Ireland turns down EU loans for Covid recovery

The Recovery and Resilience Fund (RRF) was set up in February 2021 to help member states repair the economic and social damage done by Covid.

Expiring at the end of this year, it is an €800bn debt instrument, split between grants and loans, to be used for investment and reforms.

“On consideration of various factors, including Ireland’s budgetary, fiscal and debt position and the programme’s conditionality, Ireland chose not to include an EU loan under the RRF,” said a spokesperson for the Department of Finance.

“Consequently, Ireland’s National Recovery and Resilience Plans (NRRP), similar to 14 other member states, does not include a loan component. Our funding envelope of €1.15bn is 100pc grant funding.”

Each country had to draw up an NRRP setting out what reforms and investments it intended to make with the funds by next August.

The grants are performance-based and only handed over by the European Commission when certain targets are met.

While all EU member states got a grant allocation, taking a loan was optional. The grants do not have to be repaid.

“Ireland has been progressively drawing down its grant allocation as milestones and targets are met,” the Department said.

A third payment of €240m was received last November. This brought the total to €680m, or about 60pc of what was allocated.

Ireland updated its recovery plan, which includes 21 investment projects and 14 reform measures, in January. For example it amended a plan to electrify Cork commuter rail on the basis that it was no longer achievable because of high inflation in construction and building materials.

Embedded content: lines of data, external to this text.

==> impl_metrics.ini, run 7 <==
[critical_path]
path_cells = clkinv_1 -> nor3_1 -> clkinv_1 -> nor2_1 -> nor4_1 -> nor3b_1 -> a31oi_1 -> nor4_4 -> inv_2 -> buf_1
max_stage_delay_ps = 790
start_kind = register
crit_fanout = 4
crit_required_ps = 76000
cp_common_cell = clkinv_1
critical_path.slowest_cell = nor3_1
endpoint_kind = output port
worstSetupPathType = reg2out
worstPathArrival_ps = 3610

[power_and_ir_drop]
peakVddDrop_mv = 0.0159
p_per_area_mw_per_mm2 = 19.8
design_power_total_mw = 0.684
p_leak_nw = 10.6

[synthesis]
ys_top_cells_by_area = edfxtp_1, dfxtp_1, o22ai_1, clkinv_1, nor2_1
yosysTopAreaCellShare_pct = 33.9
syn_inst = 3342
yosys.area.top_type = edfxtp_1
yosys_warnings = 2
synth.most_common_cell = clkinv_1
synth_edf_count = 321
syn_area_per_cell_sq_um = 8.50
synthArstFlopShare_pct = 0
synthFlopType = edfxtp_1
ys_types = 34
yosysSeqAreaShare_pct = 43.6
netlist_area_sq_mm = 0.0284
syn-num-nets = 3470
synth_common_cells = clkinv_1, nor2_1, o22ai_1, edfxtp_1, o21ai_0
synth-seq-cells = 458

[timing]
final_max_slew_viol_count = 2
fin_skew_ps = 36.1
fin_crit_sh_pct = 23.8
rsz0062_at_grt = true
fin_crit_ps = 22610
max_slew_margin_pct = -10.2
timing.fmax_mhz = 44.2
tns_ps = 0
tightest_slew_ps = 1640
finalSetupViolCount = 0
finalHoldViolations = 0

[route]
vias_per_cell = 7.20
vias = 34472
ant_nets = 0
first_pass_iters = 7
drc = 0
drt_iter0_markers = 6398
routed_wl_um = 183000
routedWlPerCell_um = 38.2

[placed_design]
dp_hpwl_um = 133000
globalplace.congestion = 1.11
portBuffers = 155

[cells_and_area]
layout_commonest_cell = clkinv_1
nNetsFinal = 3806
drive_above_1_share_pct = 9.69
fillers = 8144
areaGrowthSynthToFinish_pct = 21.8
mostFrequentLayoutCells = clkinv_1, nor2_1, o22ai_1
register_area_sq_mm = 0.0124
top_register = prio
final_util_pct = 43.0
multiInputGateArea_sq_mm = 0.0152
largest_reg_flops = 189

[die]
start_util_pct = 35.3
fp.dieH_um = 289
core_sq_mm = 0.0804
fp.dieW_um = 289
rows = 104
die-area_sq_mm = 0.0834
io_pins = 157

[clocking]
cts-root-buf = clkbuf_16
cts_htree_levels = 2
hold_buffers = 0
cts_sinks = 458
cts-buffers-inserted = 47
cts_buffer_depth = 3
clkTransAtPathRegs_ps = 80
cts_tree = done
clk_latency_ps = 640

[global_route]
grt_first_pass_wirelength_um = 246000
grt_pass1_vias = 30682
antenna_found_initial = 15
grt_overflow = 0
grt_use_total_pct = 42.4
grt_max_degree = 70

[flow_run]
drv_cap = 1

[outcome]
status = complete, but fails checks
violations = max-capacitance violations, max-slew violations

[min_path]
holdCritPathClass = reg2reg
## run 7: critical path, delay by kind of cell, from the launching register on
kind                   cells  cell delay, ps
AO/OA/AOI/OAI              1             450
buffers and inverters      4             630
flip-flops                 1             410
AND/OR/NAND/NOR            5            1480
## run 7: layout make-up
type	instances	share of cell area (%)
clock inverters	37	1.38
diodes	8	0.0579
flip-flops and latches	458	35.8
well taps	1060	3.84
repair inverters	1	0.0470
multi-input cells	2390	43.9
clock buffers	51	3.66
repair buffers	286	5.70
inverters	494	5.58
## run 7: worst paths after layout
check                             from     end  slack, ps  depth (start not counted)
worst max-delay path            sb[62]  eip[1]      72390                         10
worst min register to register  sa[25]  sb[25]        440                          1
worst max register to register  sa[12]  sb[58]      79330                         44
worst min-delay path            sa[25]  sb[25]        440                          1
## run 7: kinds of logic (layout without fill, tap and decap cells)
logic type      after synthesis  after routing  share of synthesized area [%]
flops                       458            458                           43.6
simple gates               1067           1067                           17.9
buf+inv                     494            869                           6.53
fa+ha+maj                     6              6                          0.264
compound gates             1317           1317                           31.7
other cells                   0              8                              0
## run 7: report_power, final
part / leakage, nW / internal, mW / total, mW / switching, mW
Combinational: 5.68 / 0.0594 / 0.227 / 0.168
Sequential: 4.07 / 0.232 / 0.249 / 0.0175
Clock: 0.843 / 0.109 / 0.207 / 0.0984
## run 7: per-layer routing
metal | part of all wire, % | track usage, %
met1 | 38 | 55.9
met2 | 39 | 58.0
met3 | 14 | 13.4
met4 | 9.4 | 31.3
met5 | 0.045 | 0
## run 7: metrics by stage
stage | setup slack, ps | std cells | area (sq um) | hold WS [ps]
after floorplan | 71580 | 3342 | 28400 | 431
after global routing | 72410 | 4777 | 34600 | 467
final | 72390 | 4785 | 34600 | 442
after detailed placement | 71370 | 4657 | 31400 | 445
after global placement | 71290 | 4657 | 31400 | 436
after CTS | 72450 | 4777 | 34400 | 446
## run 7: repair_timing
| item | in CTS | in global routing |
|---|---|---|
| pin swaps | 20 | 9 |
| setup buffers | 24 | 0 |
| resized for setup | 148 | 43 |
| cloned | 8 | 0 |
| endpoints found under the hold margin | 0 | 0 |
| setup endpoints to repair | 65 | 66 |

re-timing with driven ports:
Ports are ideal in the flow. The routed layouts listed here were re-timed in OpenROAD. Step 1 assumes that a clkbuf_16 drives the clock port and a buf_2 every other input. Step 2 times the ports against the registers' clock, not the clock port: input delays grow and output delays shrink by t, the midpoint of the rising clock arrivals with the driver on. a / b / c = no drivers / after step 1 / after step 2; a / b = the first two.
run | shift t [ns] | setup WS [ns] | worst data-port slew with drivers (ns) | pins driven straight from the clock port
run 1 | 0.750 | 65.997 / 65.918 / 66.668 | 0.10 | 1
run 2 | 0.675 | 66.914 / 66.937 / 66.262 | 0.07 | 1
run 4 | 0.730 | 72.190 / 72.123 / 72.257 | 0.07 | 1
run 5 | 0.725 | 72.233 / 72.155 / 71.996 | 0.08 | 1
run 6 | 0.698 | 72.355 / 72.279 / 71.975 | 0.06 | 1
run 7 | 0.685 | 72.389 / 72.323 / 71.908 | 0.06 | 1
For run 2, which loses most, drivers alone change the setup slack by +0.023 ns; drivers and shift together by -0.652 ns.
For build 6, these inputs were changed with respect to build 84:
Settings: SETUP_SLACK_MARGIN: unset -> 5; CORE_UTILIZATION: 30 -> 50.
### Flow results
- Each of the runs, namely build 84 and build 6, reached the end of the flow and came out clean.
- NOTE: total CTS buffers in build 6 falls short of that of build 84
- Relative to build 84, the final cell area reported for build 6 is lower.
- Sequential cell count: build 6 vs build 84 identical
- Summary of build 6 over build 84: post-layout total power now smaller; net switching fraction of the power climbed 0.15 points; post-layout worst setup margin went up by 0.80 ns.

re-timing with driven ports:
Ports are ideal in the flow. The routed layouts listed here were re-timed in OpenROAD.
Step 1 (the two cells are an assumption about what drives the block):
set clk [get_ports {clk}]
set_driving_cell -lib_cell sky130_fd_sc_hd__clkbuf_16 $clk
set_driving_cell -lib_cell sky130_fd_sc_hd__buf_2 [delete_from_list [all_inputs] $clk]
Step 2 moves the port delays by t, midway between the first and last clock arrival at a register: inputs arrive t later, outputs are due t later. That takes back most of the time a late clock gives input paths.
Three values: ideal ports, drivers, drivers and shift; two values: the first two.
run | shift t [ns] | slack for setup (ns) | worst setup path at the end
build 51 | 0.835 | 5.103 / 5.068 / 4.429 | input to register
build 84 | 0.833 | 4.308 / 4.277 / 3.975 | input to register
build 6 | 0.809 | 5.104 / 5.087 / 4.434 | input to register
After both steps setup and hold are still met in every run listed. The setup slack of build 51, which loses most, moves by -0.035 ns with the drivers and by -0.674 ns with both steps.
What follows belongs to an exercise in optimizing a design on an open flow for small area, a short achievable clock period and few clock cycles; a production flow would make more cautious choices.
RTL that was checked went through simulation tests only; none was proved equivalent to the original.
Function not checked in run 1: the RTL went through the layout flow alone.
Power figures rest on the tool's default switching activity, not on a simulated workload.

==> flow/design.v <==
module lfo_ptab (
    input  wire        row,
    input  wire [9:0]  col,
    output reg  [26:0] t1,       
    output reg  [25:0] t2,       
    output wire        c         
);
    reg [31:0] cw;
    always @(*) begin
        case ({row, col[9:5]})
            6'd0: t1 = 27'd80000000;
            6'd1: t1 = 27'd69267401;
            6'd2: t1 = 27'd59974660;
            6'd3: t1 = 27'd51928611;
            6'd4: t1 = 27'd44961999;
            6'd5: t1 = 27'd38930010;
            6'd6: t1 = 27'd33707257;
            6'd7: t1 = 27'd29185176;
            6'd8: t1 = 27'd25269766;
            6'd9: t1 = 27'd21879638;
            6'd10: t1 = 27'd18944321;
            6'd11: t1 = 27'd16402798;
            6'd12: t1 = 27'd14202240;
            6'd13: t1 = 27'd12296903;
            6'd14: t1 = 27'd10647182;
            6'd15: t1 = 27'd9218782;
            6'd16: t1 = 27'd7982014;
            6'd17: t1 = 27'd6911167;
            6'd18: t1 = 27'd5983982;
            6'd19: t1 = 27'd5181186;
            6'd20: t1 = 27'd4486091;
            6'd21: t1 = 27'd3884248;
            6'd22: t1 = 27'd3363147;
            6'd23: t1 = 27'd2911956;
            6'd24: t1 = 27'd2521295;
            6'd25: t1 = 27'd2183045;
            6'd26: t1 = 27'd1890173;
            6'd27: t1 = 27'd1636592;
            6'd28: t1 = 27'd1417031;
            6'd29: t1 = 27'd1226926;
            6'd30: t1 = 27'd1062324;
            6'd31: t1 = 27'd919806;
            6'd32: t1 = 27'd80000;
            6'd33: t1 = 27'd69753;
            6'd34: t1 = 27'd60818;
            6'd35: t1 = 27'd53027;
            6'd36: t1 = 27'd46235;
            6'd37: t1 = 27'd40313;
            6'd38: t1 = 27'd35149;
            6'd39: t1 = 27'd30647;
            6'd40: t1 = 27'd26721;
            6'd41: t1 = 27'd23298;
            6'd42: t1 = 27'd20314;
            6'd43: t1 = 27'd17712;
            6'd44: t1 = 27'd15443;
            6'd45: t1 = 27'd13465;
            6'd46: t1 = 27'd11740;
            6'd47: t1 = 27'd10236;
            6'd48: t1 = 27'd8925;
            6'd49: t1 = 27'd7782;
            6'd50: t1 = 27'd6785;
            6'd51: t1 = 27'd5916;
            6'd52: t1 = 27'd5158;
            6'd53: t1 = 27'd4497;
            6'd54: t1 = 27'd3921;
            6'd55: t1 = 27'd3419;
            6'd56: t1 = 27'd2981;
            6'd57: t1 = 27'd2599;
            6'd58: t1 = 27'd2266;
            6'd59: t1 = 27'd1976;
            6'd60: t1 = 27'd1723;
            6'd61: t1 = 27'd1502;
            6'd62: t1 = 27'd1310;
            6'd63: t1 = 27'd1142;
            default: t1 = 27'd0;
        endcase
        case ({row, col[4:0]})
            6'd0: t2 = 26'd16777216;
            6'd1: t2 = 26'd16701861;
            6'd2: t2 = 26'd16626844;
            6'd3: t2 = 26'd16552164;
            6'd4: t2 = 26'd16477820;
            6'd5: t2 = 26'd16403810;
            6'd6: t2 = 26'd16330132;
            6'd7: t2 = 26'd16256785;
            6'd8: t2 = 26'd16183767;
            6'd9: t2 = 26'd16111078;
            6'd10: t2 = 26'd16038714;
            6'd11: t2 = 26'd15966676;
            6'd12: t2 = 26'd15894962;
            6'd13: t2 = 26'd15823569;
            6'd14: t2 = 26'd15752497;
            6'd15: t2 = 26'd15681745;
            6'd16: t2 = 26'd15611310;
            6'd17: t2 = 26'd15541192;
            6'd18: t2 = 26'd15471388;
            6'd19: t2 = 26'd15401898;
            6'd20: t2 = 26'd15332720;
            6'd21: t2 = 26'd15263853;
            6'd22: t2 = 26'd15195295;
            6'd23: t2 = 26'd15127045;
            6'd24: t2 = 26'd15059102;
            6'd25: t2 = 26'd14991464;
            6'd26: t2 = 26'd14924129;
            6'd27: t2 = 26'd14857097;
            6'd28: t2 = 26'd14790367;
            6'd29: t2 = 26'd14723935;
            6'd30: t2 = 26'd14657803;
            6'd31: t2 = 26'd14591967;
            6'd32: t2 = 26'd65536;
            6'd33: t2 = 26'd65256;
            6'd34: t2 = 26'd64977;
            6'd35: t2 = 26'd64699;
            6'd36: t2 = 26'd64423;
            6'd37: t2 = 26'd64147;
            6'd38: t2 = 26'd63873;
            6'd39: t2 = 26'd63600;
            6'd40: t2 = 26'd63328;
            6'd41: t2 = 26'd63058;
            6'd42: t2 = 26'd62788;
            6'd43: t2 = 26'd62520;
            6'd44: t2 = 26'd62252;
            6'd45: t2 = 26'd61986;
            6'd46: t2 = 26'd61721;
            6'd47: t2 = 26'd61458;
            6'd48: t2 = 26'd61195;
            6'd49: t2 = 26'd60933;
            6'd50: t2 = 26'd60673;
            6'd51: t2 = 26'd60414;
            6'd52: t2 = 26'd60155;
            6'd53: t2 = 26'd59898;
            6'd54: t2 = 26'd59642;
            6'd55: t2 = 26'd59387;
            6'd56: t2 = 26'd59133;
            6'd57: t2 = 26'd58881;
            6'd58: t2 = 26'd58629;
            6'd59: t2 = 26'd58378;
            6'd60: t2 = 26'd58129;
            6'd61: t2 = 26'd57880;
            6'd62: t2 = 26'd57633;
            6'd63: t2 = 26'd57387;
            default: t2 = 26'd0;
        endcase
        case ({row, col[9:5]})
            6'd0: cw = 32'h2df5c18e;
            6'd1: cw = 32'h4d9cecec;
            6'd2: cw = 32'h0cf46dce;
            6'd3: cw = 32'h27716d09;
            6'd4: cw = 32'h0e7a7477;
            6'd5: cw = 32'h2cd5742a;
            6'd6: cw = 32'h27f44dbc;
            6'd7: cw = 32'hae5f7c1a;
            6'd8: cw = 32'hffe57feb;
            6'd9: cw = 32'h04fd8859;
            6'd10: cw = 32'h35857c48;
            6'd11: cw = 32'h0f93ea55;
            6'd12: cw = 32'h6f9cfd56;
            6'd13: cw = 32'h8ff08aff;
            6'd14: cw = 32'h800c0918;
            6'd15: cw = 32'hdea032af;
            6'd16: cw = 32'h674489da;
            6'd17: cw = 32'h25e56f3d;
            6'd18: cw = 32'hbca905f1;
            6'd19: cw = 32'he481a707;
            6'd20: cw = 32'h1e6c9b9d;
            6'd21: cw = 32'h7dfd44c6;
            6'd22: cw = 32'he5afbcb5;
            6'd23: cw = 32'h94a9f098;
            6'd24: cw = 32'hefdccb6b;
            6'd25: cw = 32'h4a3496d6;
            6'd26: cw = 32'h0c971ee6;
            6'd27: cw = 32'h4e5f827c;
            6'd28: cw = 32'h3ad61f9f;
            6'd29: cw = 32'h19434ffa;
            6'd30: cw = 32'hff3fe5dc;
            6'd31: cw = 32'h2790a05a;
            6'd32: cw = 32'h399c724a;
            6'd33: cw = 32'h89402b62;
            6'd34: cw = 32'hc9823c44;
            6'd35: cw = 32'h1fcbbe3d;
            6'd36: cw = 32'h67127a21;
            6'd37: cw = 32'h63d14520;
            6'd38: cw = 32'hebd05e82;
            6'd39: cw = 32'h7afaf109;
            6'd40: cw = 32'heb359afa;
            6'd41: cw = 32'h054170d7;
            6'd42: cw = 32'h0a7e4c6a;
            6'd43: cw = 32'h20cb0350;
            6'd44: cw = 32'ha7f2a7e5;
            6'd45: cw = 32'h9832b3e6;
            6'd46: cw = 32'h06ab1c6c;
            6'd47: cw = 32'h99f19530;
            6'd48: cw = 32'haace0e6a;
            6'd49: cw = 32'hd2d30f0c;
            6'd50: cw = 32'h5959c00c;
            6'd51: cw = 32'h5270fc32;
            6'd52: cw = 32'h7ffe3257;
            6'd53: cw = 32'hedb55a6e;
            6'd54: cw = 32'h373c003c;
            6'd55: cw = 32'h66dad5a9;
            6'd56: cw = 32'h8e07f81c;
            6'd57: cw = 32'haaad6dbb;
            6'd58: cw = 32'h1e7764b5;
            6'd59: cw = 32'h87e0003e;
            6'd60: cw = 32'h4924cc63;
            6'd61: cw = 32'had55556b;
            6'd62: cw = 32'h8c9924b4;
            6'd63: cw = 32'h83e1c719;
            default: cw = 32'd0;
        endcase
    end
    assign c = cw[col[4:0]];
endmodule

Overall, the EU has disbursed €393bn in Covid recovery funds, including €238bn in grants and €155bn in loans. Because a number of countries as well as Ireland passed on the opportunity to borrow, the RRF fund has been reduced from €650bn to €577bn.

Eight EU countries reduced their planned borrowing last month. Spain turned away over €60bn of €83bn it could have loaned. A total of €74bn was decommitted last month due to the member states downscaling their borrowing, reducing the committed loan support to €217bn.

Long-term EU borrowing is now more expensive than a year ago, and some individual countries can do better, and avoid Brussels red tape, by issuing their own debt.

In addition, a number of member states have found it difficult to organise projects that meet the strict RRF criteria for funding.